Un haut responsable du ministère japonais des Finances a remis sa démission, mercredi 18 avril, confronté à des accusations de harcèlement sexuel. 

«Je peux toucher vos seins?» ; «on pourra avoir une aventure une fois que le budget sera voté?»... Les propos attribués à Junichi Fukuda, dans un enregistrement diffusé la semaine dernière par le magazine Shukan Shinko, laissent peu de place au doute quant au comportement de ce haut fonctionnaire avec les femmes journalistes. Ces dernières sont en effet plusieurs à avoir dénoncé ses comportements inappropriés.

Le principal intéressé, qui a, dans un premier temps, nié être l'auteur des propos, et promis de poursuivre le média en justice, s'est montré beaucoup plus flou au moment d'annoncer sa démission. «Je ne me souviens pas avoir prononcé ces mots», a-t-il indiqué, tout en reconnaissant que la voix enregistrée «ressemblait» à la sienne. 

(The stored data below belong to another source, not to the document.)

--- config.mk ---
export PLATFORM = sky130hd
export DESIGN_NAME = calendar_to_epoch_timestamp_flat
export DESIGN_NICKNAME = d
export VERILOG_FILES = /design/src/hw/rtl/cte_pkg.sv /design/src/hw/rtl/cte_ifs.sv /design/src/hw/rtl/cte_date_secs.sv /design/src/hw/rtl/cte_frac_mod.sv /design/src/hw/rtl/calendar_to_epoch_timestamp.sv /design/src/flat_wrapper.sv
export SDC_FILE = /design/constraint.sdc
export NUM_CORES = 2
export LEC_CHECK = 0
export ABC_AREA = 1
export BUFFER_PORTS_ARGS = -buffer_cell sky130_fd_sc_hd__buf_2
export CORE_ASPECT_RATIO = 0.7
export CORE_UTILIZATION = 61
export CTS_BUF_LIST = sky130_fd_sc_hd__clkbuf_8
export CTS_CLUSTER_SIZE = 12
export DETAILED_ROUTE_END_ITERATION = 8
export HOLD_SLACK_MARGIN = 0.15
export PLACE_DENSITY = 0.9
export SYNTH_ARGS = -nofsm -noshare
export SYNTH_HDL_FRONTEND = slang
export SYNTH_SLANG_ARGS = --single-unit
--- constraint.sdc ---
create_clock -name i_clk -period 8.4 [get_ports i_clk]
set_clock_uncertainty 0.15 [all_clocks]
set_input_delay 1.26 -clock i_clk [delete_from_list [all_inputs] [get_ports i_clk]]
set_output_delay 1.26 -clock i_clk [all_outputs]
set_load 0.02 [all_outputs]
--- src/hw/rtl/cte_pkg.sv ---
// Constants, tables and helper functions for the calendar to timestamp block.
`default_nettype none

package cte_pkg;

    localparam int unsigned TS_W   = 52;
    localparam int unsigned SECS_W = 32;
    localparam int unsigned REM_W  = 20;

    localparam logic [1:0] MODE_MS = 2'd1;
    localparam logic [1:0] MODE_US = 2'd2;

    localparam logic [16:0] SECS_PER_HOUR = 17'd3600;
    localparam logic [16:0] SECS_PER_MIN  = 17'd60;
    localparam logic [31:0] SECS_PER_DAY  = 32'd86400;
    localparam logic [15:0] DAYS_PER_YEAR = 16'd365;

    localparam logic [REM_W-1:0] MS_PER_S = 20'd1000;
    localparam logic [REM_W-1:0] US_PER_S = 20'd1000000;

    // Reciprocals for the fraction reduction: floor(2^41/1000) and floor(2^50/1e6).
    localparam logic [31:0] RECIP_MS = 32'd2199023255;
    localparam logic [31:0] RECIP_US = 32'd1125899906;
    localparam int unsigned MS_SHIFT = 41;
    localparam int unsigned US_SHIFT = 50;

    // Days in the months before the indexed month of a common year.
    localparam logic [8:0] DAYS_BEFORE [16] = '{
        9'd0,   9'd0,   9'd31,  9'd59,  9'd90,  9'd120, 9'd151, 9'd181,
        9'd212, 9'd243, 9'd273, 9'd304, 9'd334, 9'd0,   9'd0,   9'd0
    };

    function automatic logic [REM_W-1:0] unit_scale(input logic [1:0] mode);
        logic [REM_W-1:0] scale;
        case (mode)
            MODE_MS: scale = MS_PER_S;
            MODE_US: scale = US_PER_S;
            default: scale = 20'd1;
        endcase
        return scale;
    endfunction

    function automatic logic [REM_W-1:0] frac_modulus(input logic [1:0] mode);
        return (mode == MODE_US) ? US_PER_S : MS_PER_S;
    endfunction

endpackage

`default_nettype wire

--- src/hw/rtl/cte_ifs.sv ---
// Valid/ready channel interfaces for the calendar input and the timestamp output.
`default_nettype none

interface cte_cal_if;
    logic        valid;
    logic        ready;
    logic [1:0]  mode;
    logic [6:0]  year_offset;
    logic [3:0]  month;
    logic [4:0]  day_of_month;
    logic [4:0]  hour;
    logic [5:0]  minute;
    logic [5:0]  second;
    logic [31:0] fraction_count;

    modport source (
        output valid, mode, year_offset, month, day_of_month, hour, minute, second,
               fraction_count,
        input  ready
    );
    modport sink (
        input  valid, mode, year_offset, month, day_of_month, hour, minute, second,
               fraction_count,
        output ready
    );
endinterface

interface cte_ts_if;
    logic        valid;
    logic        ready;
    logic [51:0] timestamp;
    logic        bad_input;

    modport source (output valid, timestamp, bad_input, input ready);
    modport sink (input valid, timestamp, bad_input, output ready);
endinterface

`default_nettype wire

--- src/hw/rtl/cte_date_secs.sv ---
// Two pipeline stages that turn a calendar reading into whole seconds since 2000.
`default_nettype none

module cte_date_secs
    import cte_pkg::*;
(
    input  wire logic              i_clk,
    input  wire logic              i_en,
    input  wire logic [6:0]        i_year,
    input  wire logic [3:0]        i_month,
    input  wire logic [4:0]        i_day,
    input  wire logic [4:0]        i_hour,
    input  wire logic [5:0]        i_minute,
    input  wire logic [5:0]        i_second,
    output      logic [SECS_W-1:0] o_secs,
    output      logic              o_bad
);

    logic [15:0]       w_y365;
    logic [4:0]        w_yquads;
    logic              w_leap;
    logic [15:0]       n_days;
    logic [16:0]       n_sod;
    logic              n_bad;
    logic [15:0]       r_days;
    logic [16:0]       r_sod;
    logic              r_bad1;
    logic [SECS_W-1:0] r_secs;
    logic              r_bad2;

    // Leap days before year y: (y + 3) / 4, since every fourth year from 2000 is leap.
    always_comb begin
        w_y365   = 16'(i_year) * DAYS_PER_YEAR;
        w_yquads = 5'((8'(i_year) + 8'd3) >> 2);
        w_leap   = (i_year[1:0] == 2'b00) && (i_month > 4'd2);
        n_days   = w_y365 + 16'(w_yquads) + 16'(DAYS_BEFORE[i_month]) + 16'(w_leap)
                 + 16'(i_day) - 16'd1;
        n_sod    = 17'(i_hour) * SECS_PER_HOUR + 17'(i_minute) * SECS_PER_MIN
                 + 17'(i_second);
        n_bad    = (i_year > 7'd99) || (i_month == 4'd0) || (i_month > 4'd12)
                 || (i_day == 5'd0) || (i_hour > 5'd23) || (i_minute > 6'd59)
                 || (i_second > 6'd59);
    end

    always_ff @(posedge i_clk) begin
        if (i_en) begin
            r_days <= n_days;
            r_sod  <= n_sod;
            r_bad1 <= n_bad;
            r_secs <= 32'(r_days) * SECS_PER_DAY + 32'(r_sod);
            r_bad2 <= r_bad1;
        end
    end

    assign o_secs = r_secs;
    assign o_bad  = r_bad2;

endmodule

`default_nettype wire

--- src/hw/rtl/cte_frac_mod.sv ---
// Three pipeline stages: fraction count modulo 1000 or 1000000, else zero.
`default_nettype none

module cte_frac_mod
    import cte_pkg::*;
(
    input  wire logic             i_clk,
    input  wire logic             i_en,
    input  wire logic [1:0]       i_mode,
    input  wire logic [31:0]      i_frac,
    output      logic [REM_W-1:0] o_rem
);

    logic [63:0]      r_prod;
    logic [31:0]      r_frac1;
    logic [1:0]       r_mode1;
    logic [22:0]      w_quot;
    logic [REM_W-1:0] w_div1;
    logic [42:0]      w_qd_full;
    logic [31:0]      r_qd;
    logic [31:0]      r_frac2;
    logic [1:0]       r_mode2;
    logic [31:0]      w_diff;
    logic [31:0]      w_div2;
    logic [31:0]      w_fix;
    logic [REM_W-1:0] n_rem;
    logic [REM_W-1:0] r_rem;

    // The reciprocal estimate is the true quotient or one below it.
    always_comb begin
        w_quot    = (r_mode1 == MODE_US) ? 23'(r_prod >> US_SHIFT) : 23'(r_prod >> MS_SHIFT);
        w_div1    = frac_modulus(r_mode1);
        w_qd_full = 43'(w_quot) * 43'(w_div1);
        w_diff    = r_frac2 - r_qd;
        w_div2    = 32'(frac_modulus(r_mode2));
        w_fix     = (w_diff >= w_div2) ? (w_diff - w_div2) : w_diff;
        n_rem     = ((r_mode2 == MODE_MS) || (r_mode2 == MODE_US)) ? REM_W'(w_fix) : '0;
    end

    always_ff @(posedge i_clk) begin
        if (i_en) begin
            r_prod  <= 64'(i_frac) * 64'((i_mode == MODE_US) ? RECIP_US : RECIP_MS);
            r_frac1 <= i_frac;
            r_mode1 <= i_mode;
            r_qd    <= w_qd_full[31:0];
            r_frac2 <= r_frac1;
            r_mode2 <= r_mode1;
            r_rem   <= n_rem;
        end
    end

    assign o_rem = r_rem;

endmodule

`default_nettype wire

--- src/hw/rtl/calendar_to_epoch_timestamp.sv ---
// Four register stages; an accepted reading moves through stages one to three to the output.
// Throughput: one reading per cycle; the whole pipe advances on one enable and holds on stall.
// The enable is low only while a finished result waits at the output and is not taken.
// Reset: i_rst_n is synchronous and active low; it clears every stage valid bit.
// Payload registers are not reset. The block has no state beyond the pipeline.
`default_nettype none

module calendar_to_epoch_timestamp
    import cte_pkg::*;
(
    input  wire logic i_clk,
    input  wire logic i_rst_n,
    cte_cal_if.sink   i_cal,
    cte_ts_if.source  o_ts
);

    // Pipeline advance. The output register is the last stage, so a new
    // reading is taken whenever the output slot is empty or being drained.
    logic w_en;

    // Stage valid bits travel alongside the data in every stage.
    logic r_v1;
    logic r_v2;
    logic r_v3;
    logic r_ovld;

    // The mode is carried to stage three, where it chooses the unit scale.
    logic [1:0] r_mode1;
    logic [1:0] r_mode2;

    logic [SECS_W-1:0] w_secs;
    logic              w_bad;
    logic [REM_W-1:0]  w_rem;

    logic [TS_W-1:0] n_scaled;
    logic [TS_W-1:0] r_scaled;
    logic            r_bad3;
    logic [TS_W-1:0] n_ts;
    logic [TS_W-1:0] r_ts;
    logic            r_bad;

    assign w_en        = !r_ovld || o_ts.ready;
    assign i_cal.ready = w_en;

    // Stages one and two: day count and seconds of the day, then whole seconds.
    cte_date_secs u_date_secs (
        .i_clk    (i_clk),
        .i_en     (w_en),
        .i_year   (i_cal.year_offset),
        .i_month  (i_cal.month),
        .i_day    (i_cal.day_of_month),
        .i_hour   (i_cal.hour),
        .i_minute (i_cal.minute),
        .i_second (i_cal.second),
        .o_secs   (w_secs),
        .o_bad    (w_bad)
    );

    // Stages one to three: the sub-second remainder, lined up with stage three.
    cte_frac_mod u_frac_mod (
        .i_clk  (i_clk),
        .i_en   (w_en),
        .i_mode (i_cal.mode),
        .i_frac (i_cal.fraction_count),
        .o_rem  (w_rem)
    );

    // Stage three scales seconds to the selected unit; the largest valid value
    // in microseconds stays below 2^52, so no bits are lost. Stage four adds
    // the remainder and forces zero for a reading flagged as out of range.
    always_comb begin
        n_scaled = 52'(w_secs) * 52'(unit_scale(r_mode2));
        n_ts     = r_bad3 ? '0 : (r_scaled + 52'(w_rem));
    end

    always_ff @(posedge i_clk) begin
        if (!i_rst_n) begin
            r_v1   <= 1'b0;
            r_v2   <= 1'b0;
            r_v3   <= 1'b0;
            r_ovld <= 1'b0;
        end else if (w_en) begin
            r_v1   <= i_cal.valid;
            r_v2   <= r_v1;
            r_v3   <= r_v2;
            r_ovld <= r_v3;
        end
    end

    always_ff @(posedge i_clk) begin
        if (w_en) begin
            r_mode1  <= i_cal.mode;
            r_mode2  <= r_mode1;
            r_scaled <= n_scaled;
            r_bad3   <= w_bad;
            r_ts     <= n_ts;
            r_bad    <= r_bad3;
        end
    end

    assign o_ts.valid     = r_ovld;
    assign o_ts.timestamp = r_ts;
    assign o_ts.bad_input = r_bad;

endmodule

`default_nettype wire

--- src/flat_wrapper.sv ---
// flat-port wrapper written by rule: the top's interface ports become plain ports
module calendar_to_epoch_timestamp_flat import cte_pkg::*;
  (i_clk, i_rst_n, i_cal_valid, i_cal_mode, i_cal_year_offset, i_cal_month, i_cal_day_of_month, i_cal_hour, i_cal_minute, i_cal_second, i_cal_fraction_count, i_cal_ready, o_ts_valid, o_ts_timestamp, o_ts_bad_input, o_ts_ready);
  cte_cal_if i_cal_i ();
  cte_ts_if o_ts_i ();
  input  wire logic i_clk;
  input  wire logic i_rst_n;
  input wire logic [$bits(i_cal_i.valid)-1:0] i_cal_valid;
  input wire logic [$bits(i_cal_i.mode)-1:0] i_cal_mode;
  input wire logic [$bits(i_cal_i.year_offset)-1:0] i_cal_year_offset;
  input wire logic [$bits(i_cal_i.month)-1:0] i_cal_month;
  input wire logic [$bits(i_cal_i.day_of_month)-1:0] i_cal_day_of_month;
  input wire logic [$bits(i_cal_i.hour)-1:0] i_cal_hour;
  input wire logic [$bits(i_cal_i.minute)-1:0] i_cal_minute;
  input wire logic [$bits(i_cal_i.second)-1:0] i_cal_second;
  input wire logic [$bits(i_cal_i.fraction_count)-1:0] i_cal_fraction_count;
  output wire logic [$bits(i_cal_i.ready)-1:0] i_cal_ready;
  output wire logic [$bits(o_ts_i.valid)-1:0] o_ts_valid;
  output wire logic [$bits(o_ts_i.timestamp)-1:0] o_ts_timestamp;
  output wire logic [$bits(o_ts_i.bad_input)-1:0] o_ts_bad_input;
  input wire logic [$bits(o_ts_i.ready)-1:0] o_ts_ready;
  assign i_cal_i.valid = i_cal_valid;
  assign i_cal_i.mode = i_cal_mode;
  assign i_cal_i.year_offset = i_cal_year_offset;
  assign i_cal_i.month = i_cal_month;
  assign i_cal_i.day_of_month = i_cal_day_of_month;
  assign i_cal_i.hour = i_cal_hour;
  assign i_cal_i.minute = i_cal_minute;
  assign i_cal_i.second = i_cal_second;
  assign i_cal_i.fraction_count = i_cal_fraction_count;
  assign i_cal_ready = i_cal_i.ready;
  assign o_ts_valid = o_ts_i.valid;
  assign o_ts_timestamp = o_ts_i.timestamp;
  assign o_ts_bad_input = o_ts_i.bad_input;
  assign o_ts_i.ready = o_ts_ready;
  calendar_to_epoch_timestamp u_core (.i_clk(i_clk), .i_rst_n(i_rst_n), .i_cal(i_cal_i), .o_ts(o_ts_i));
endmodule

Le ministre des Finances Taro Aso, qui l'avait dans un premier temps soutenu, a de son côté indiqué qu'il serait renvoyé si les allégations du magazine étaient prouvées, et demandé qu'une commission indépendante enquête sur les faits. 

C'est dans ces circonstances que Junichi Fukuda a finalement rendu sa démission et présenté ses excuses «à toutes les personnes à qui [il] aurait fait du tort». «Il veut blanchir son nom», a justifié le ministre Taro Aso, en acceptant son départ.